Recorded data
____
What follows belongs to an exercise in optimizing a design on an open flow for small area; a production flow would make more cautious choices.
In this exercise RTL edits were held to simulation tests only and were not proved equivalent to the original.
No activity file was given, so power comes from the tool's default toggle rates.

== main ==
## miniCPU
module miniCPU (
    input [17:0] switches,
    input ligar,
    input enviar,
    input clk,
    input rst_n,
    output [7:0] LCD_DATA,
    output LCD_RS,
    output LCD_RW,
    output LCD_EN,
    output LCD_ON,
    output LCD_BLON
);
Size in the first run: roughly 35 I/O pins, ~0.015 sq mm of cells after synthesis.
==> flow/config.mk <==
export PLATFORM = sky130hd
export DESIGN_NAME = miniCPU
export DESIGN_NICKNAME = miniCPU
export VERILOG_FILES = /design/flow/design.v
export SDC_FILE = /design/flow/constraint.sdc
export NUM_CORES = 4
export LEC_CHECK = 0
export ABC_AREA = 1
export CAP_MARGIN = 20
export CORE_MARGIN = 2
export CORE_UTILIZATION = 55
export SLEW_MARGIN = 20
==> flow/constraint.sdc <==
create_clock -name core_clock -period 20.0 [get_ports {clk}]
set_input_delay 4.0000 -clock core_clock [delete_from_list [all_inputs] [get_ports {clk}]]
set_output_delay 4.0000 -clock core_clock [all_outputs]
set_load 0.01 [all_outputs]
standard.sh (not shown) runs the stock make flow with config.mk's settings and CLKGATE_MAP_FILE= SYNTH_SCRIPT=/design/flow/synth_recipe.tcl, a recipe that flattens the netlist after the stock synthesis.
==> flow/flow/run.sh <==
#!/bin/bash
# Standard synthesis, then a stronger ABC area pass over the combinational
# logic only (flip-flops, adders and tie cells are kept as they are, with
# their names), then the standard layout from that netlist with the extra
# make settings in flow/params.sh (clock-tree and port-buffer options).
set -euo pipefail
WORK=$(pwd)
R=$WORK/orfs/results/${FLOW_PLATFORM}/miniCPU/base
LIB=$FLOW_HOME/platforms/${FLOW_PLATFORM}/lib/sky130_fd_sc_hd__tt_025C_1v80.lib
source "$WORK/flow/params.sh"

bash standard.sh synth > synth_standard.log 2>&1
cp "$R/1_2_yosys.v" "$WORK/1_2_yosys.standard.v"

DU=$(sed -n '/DONT_USE_CELLS/,/^$/p' "$FLOW_HOME/platforms/${FLOW_PLATFORM}/config.mk" | tr -d '\\' \
     | grep -o 'sky130_fd_sc_hd__[a-z0-9_]*' | sed 's/^/-dont_use /' | tr '\n' ' ')
cp "$WORK/flow/reopt.abc" "$WORK/reopt.abc"
cat > "$WORK/reopt.ys" <<EOY
read_liberty -wb -ignore_miss_func $LIB
read_verilog $WORK/1_2_yosys.standard.v
hierarchy -top $FLOW_TOP
blackbox =sky130_fd_sc_hd__*df* =sky130_fd_sc_hd__fa_* =sky130_fd_sc_hd__ha_* =sky130_fd_sc_hd__conb_*
flatten -wb
opt_clean
abc -D 20000 -liberty $LIB $DU -script $WORK/reopt.abc
opt_clean -purge
read_liberty -lib -overwrite $LIB
hierarchy -top $FLOW_TOP
splitnets
opt_clean -purge
hilomap -singleton -hicell sky130_fd_sc_hd__conb_1 HI -locell sky130_fd_sc_hd__conb_1 LO
insbuf -buf sky130_fd_sc_hd__buf_1 A X
opt_clean -purge
check -assert -mapped
stat -liberty $LIB
write_verilog -noattr -nohex -nodec $WORK/1_2_yosys.reopt.v
EOY
yosys -s "$WORK/reopt.ys" > reopt.log 2>&1
cp "$WORK/1_2_yosys.reopt.v" "$R/1_2_yosys.v"
rm -f "$R/1_synth.odb" "$R/1_synth.sdc"
bash standard.sh "${LAYOUT_VARS[@]}" finish > layout.log 2>&1
==> flow/flow/params.sh <==
# extra make settings for the layout steps
LAYOUT_VARS=(
  "CTS_ARGS=-sink_clustering_enable -repair_clock_nets -dont_use_dummy_load -sink_clustering_size 28 -sink_clustering_max_diameter 100"
  "BUFFER_PORTS_ARGS=-buffer_cell sky130_fd_sc_hd__buf_1"
)
==> flow/flow/reopt.abc <==
strash;&get -n;&deepsyn -T 60;&put;&get -n;&dch -f;&nf -R 1000;&put;topo;stime -c;buffer -c -N 10;upsize -c;dnsize -c
The inputs of the feature branch differ from those of main as listed below.
--- a/flow/flow/run.sh
+++ b/flow/flow/run.sh
@@ -24,3 +24,3 @@
 opt_clean
-abc -D 20000 -liberty $LIB $DU -script $WORK/reopt.abc
+abc -liberty $LIB $DU -script $WORK/reopt.abc
 opt_clean -purge
==> flow/flow/reopt.abc <==
strash;&get -n;&deepsyn -T 60;&put;&get -n;&dch -f;&nf -R 1000;&put
### Flow results
First-pass GRT wire length went down by a few percent going from main to the feature branch.
Number of logic stages on the critical path including buffering down 6 in the feature branch wrt main
Cell area (the feature branch over main): decrease, 49 sq um
The feature branch vs main — wire length on met3 climbed by more than 10%
On vertical die dimension: the feature branch sits below main.
Delta (the feature branch minus main): maximum achievable frequency now sits lower; area added between synthesis and finish picked up an extra 1.7 points; met2 routing resource usage after global routing shrank by 0.31 points; combinational power share +0.4 points.
Detailed route, the feature branch vs main: via total lower for the feature branch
____
[About this task]: Write out each line of the data that holds the string "length".

[Exercise response]:
First-pass GRT wire length went down by a few percent going from main to the feature branch.
The feature branch vs main — wire length on met3 climbed by more than 10%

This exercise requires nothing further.